EXERCISE INSTRUCTIONS: Your response should consist of one number, the count of lines below that contain "cells".

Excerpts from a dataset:
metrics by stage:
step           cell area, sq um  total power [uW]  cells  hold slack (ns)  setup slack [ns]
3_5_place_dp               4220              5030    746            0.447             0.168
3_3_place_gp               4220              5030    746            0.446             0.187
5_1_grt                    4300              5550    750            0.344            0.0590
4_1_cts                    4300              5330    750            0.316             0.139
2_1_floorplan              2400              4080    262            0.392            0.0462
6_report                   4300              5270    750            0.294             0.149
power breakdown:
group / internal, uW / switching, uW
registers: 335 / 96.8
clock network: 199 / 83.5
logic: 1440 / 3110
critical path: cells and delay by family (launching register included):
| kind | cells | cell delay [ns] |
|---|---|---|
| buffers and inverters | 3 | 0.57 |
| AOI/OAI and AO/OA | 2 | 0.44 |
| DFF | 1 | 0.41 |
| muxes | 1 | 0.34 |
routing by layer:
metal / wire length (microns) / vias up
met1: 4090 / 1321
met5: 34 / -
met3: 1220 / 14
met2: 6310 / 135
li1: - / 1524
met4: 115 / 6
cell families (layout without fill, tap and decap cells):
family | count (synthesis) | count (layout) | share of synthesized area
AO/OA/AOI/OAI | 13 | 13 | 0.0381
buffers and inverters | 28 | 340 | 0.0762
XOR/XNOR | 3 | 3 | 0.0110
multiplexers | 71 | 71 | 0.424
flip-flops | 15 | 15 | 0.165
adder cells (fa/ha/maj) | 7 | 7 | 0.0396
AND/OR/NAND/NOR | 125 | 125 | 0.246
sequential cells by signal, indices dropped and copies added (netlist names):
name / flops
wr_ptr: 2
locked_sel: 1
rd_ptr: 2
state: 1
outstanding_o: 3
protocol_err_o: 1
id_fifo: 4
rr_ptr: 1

ANSWER: 6